Looking at the data below, how many lines include the word "start"? Respond with the number only.
==== INPUT RECORDS
--- src/rtl/sincroniza_reset.sv ---
// Two-flop reset conditioner: asserts asynchronously, releases on the clock.
module sincroniza_reset (
    input  logic clk,
    input  logic reset_n,
    output logic rst_n_sync
);

    logic meta_q;
    logic sync_q;

    always_ff @(posedge clk or negedge reset_n) begin
        if (!reset_n) begin
            meta_q <= 1'b0;
            sync_q <= 1'b0;
        end else begin
            meta_q <= 1'b1;
            sync_q <= meta_q;
        end
    end

    assign rst_n_sync = sync_q;

endmodule

--- src/rtl/transmissor_sequencia.sv ---
// Sends a loaded program of up to eight symbols to the checker, one strobe per
// symbol separated by GAP_CYCLES idle cycles, preceded by a checker clear pulse.
module transmissor_sequencia
    import transmissor_pkg::*;
#(
    parameter int unsigned GAP_CYCLES = 2
) (
    input  logic                 clk,
    input  logic                 reset_n,
    input  logic                 start,
    input  logic                 abort,
    input  logic [CNT_W-1:0]     seq_len,
    input  logic [SEQ_W-1:0]     seq_idx,
    transmissor_sequencia_if.master bus,
    output logic                 busy,
    output logic                 done,
    output logic                 truncated,
    output logic [CNT_W-1:0]     sent_count
);

    localparam int unsigned GAP_W = 4;

    logic rst_n_sync;

    sincroniza_reset u_sincroniza_reset (
        .clk        (clk),
        .reset_n    (reset_n),
        .rst_n_sync (rst_n_sync)
    );

    state_t           state_q, state_d;
    logic [SEQ_W-1:0] idx_q, idx_d;
    logic [CNT_W-1:0] len_q, len_d;
    logic [GAP_W-1:0] gap_q, gap_d;
    logic [SYM_W-1:0] sym_q, sym_d;
    logic             strobe_q, strobe_d;
    logic             rxr_q, rxr_d;
    logic             busy_q, busy_d;
    logic             done_q, done_d;
    logic             trunc_q, trunc_d;
    logic [CNT_W-1:0] sent_q, sent_d;
    logic [CNT_W-1:0] len_clamp_c;
    logic [IDX_W-1:0] cur_idx_c;

    assign len_clamp_c = (seq_len > CNT_W'(MAX_LEN)) ? CNT_W'(MAX_LEN) : seq_len;
    // The program is consumed as a shift register; the current index is at the bottom.
    assign cur_idx_c   = idx_q[IDX_W-1:0];

    always_comb begin
        state_d  = state_q;
        idx_d    = idx_q;
        len_d    = len_q;
        gap_d    = gap_q;
        sym_d    = sym_q;
        strobe_d = 1'b0;
        rxr_d    = 1'b0;
        busy_d   = busy_q;
        done_d   = 1'b0;
        trunc_d  = trunc_q;
        sent_d   = sent_q;

        case (state_q)
            IDLE: begin
                if (start) begin
                    idx_d  = seq_idx;
                    len_d  = len_clamp_c;
                    sent_d = '0;
                    busy_d = 1'b1;
                    if ((len_clamp_c == '0) || abort) begin
                        state_d = DONE;
                        done_d  = 1'b1;
                        trunc_d = (len_clamp_c != '0);
                    end else begin
                        state_d = CLEAR;
                        rxr_d   = 1'b1;
                        trunc_d = 1'b0;
                    end
                end
            end
            CLEAR: begin
                if (abort) begin
                    state_d = DONE;
                    done_d  = 1'b1;
                    trunc_d = 1'b1;
                end else begin
                    state_d  = SEND;
                    strobe_d = 1'b1;
                    sym_d    = sym_code(cur_idx_c);
                    sent_d   = sent_q + CNT_W'(1);
                end
            end
            SEND: begin
                if (is_terminal(cur_idx_c) || (sent_q == len_q) || abort) begin
                    state_d = DONE;
                    done_d  = 1'b1;
                    trunc_d = (sent_q < len_q);
                end else begin
                    state_d = GAP;
                    gap_d   = GAP_W'(GAP_CYCLES - 1);
                    idx_d   = idx_q >> IDX_W;
                end
            end
            GAP: begin
                if (abort) begin
                    state_d = DONE;
                    done_d  = 1'b1;
                    trunc_d = (sent_q < len_q);
                end else if (gap_q == '0) begin
                    state_d  = SEND;
                    strobe_d = 1'b1;
                    sym_d    = sym_code(cur_idx_c);
                    sent_d   = sent_q + CNT_W'(1);
                end else begin
                    gap_d = gap_q - GAP_W'(1);
                end
            end
            DONE: begin
                state_d = IDLE;
                busy_d  = 1'b0;
            end
            default: begin
                state_d = IDLE;
                busy_d  = 1'b0;
            end
        endcase
    end

    always_ff @(posedge clk or negedge rst_n_sync) begin
        if (!rst_n_sync) begin
            state_q  <= IDLE;
            idx_q    <= '0;
            len_q    <= '0;
            gap_q    <= '0;
            sym_q    <= '0;
            strobe_q <= 1'b0;
            rxr_q    <= 1'b0;
            busy_q   <= 1'b0;
            done_q   <= 1'b0;
            trunc_q  <= 1'b0;
            sent_q   <= '0;
        end else begin
            state_q  <= state_d;
            idx_q    <= idx_d;
            len_q    <= len_d;
            gap_q    <= gap_d;
            sym_q    <= sym_d;
            strobe_q <= strobe_d;
            rxr_q    <= rxr_d;
            busy_q   <= busy_d;
            done_q   <= done_d;
            trunc_q  <= trunc_d;
            sent_q   <= sent_d;
        end
    end

    assign bus.tx_sym    = sym_q;
    assign bus.tx_strobe = strobe_q;
    assign bus.rx_reset  = rxr_q;
    assign busy          = busy_q;
    assign done          = done_q;
    assign truncated     = trunc_q;
    assign sent_count    = sent_q;

endmodule

--- src/flat_wrapper.sv ---
// flat-port wrapper written by rule: the top's interface ports become plain ports
module transmissor_sequencia_flat import transmissor_pkg::*;
#(
    parameter int unsigned GAP_CYCLES = 2
)
  (clk, reset_n, start, abort, seq_len, seq_idx, busy, done, truncated, sent_count, bus_tx_sym, bus_tx_strobe, bus_rx_reset);
  transmissor_sequencia_if bus_i ();
  input  logic clk;
  input  logic reset_n;
  input  logic start;
  input  logic abort;
  input  logic [CNT_W-1:0] seq_len;
  input  logic [SEQ_W-1:0] seq_idx;
  output logic busy;
  output logic done;
  output logic truncated;
  output logic [CNT_W-1:0] sent_count;
  output wire logic [$bits(bus_i.tx_sym)-1:0] bus_tx_sym;
  output wire logic [$bits(bus_i.tx_strobe)-1:0] bus_tx_strobe;
  output wire logic [$bits(bus_i.rx_reset)-1:0] bus_rx_reset;
  assign bus_tx_sym = bus_i.tx_sym;
  assign bus_tx_strobe = bus_i.tx_strobe;
  assign bus_rx_reset = bus_i.rx_reset;
  transmissor_sequencia #(.GAP_CYCLES(GAP_CYCLES)) u_core (.clk(clk), .reset_n(reset_n), .start(start), .abort(abort), .seq_len(seq_len), .seq_idx(seq_idx), .bus(bus_i), .busy(busy), .done(done), .truncated(truncated), .sent_count(sent_count));
endmodule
========
ANSWER TO THE PROBLEM – 5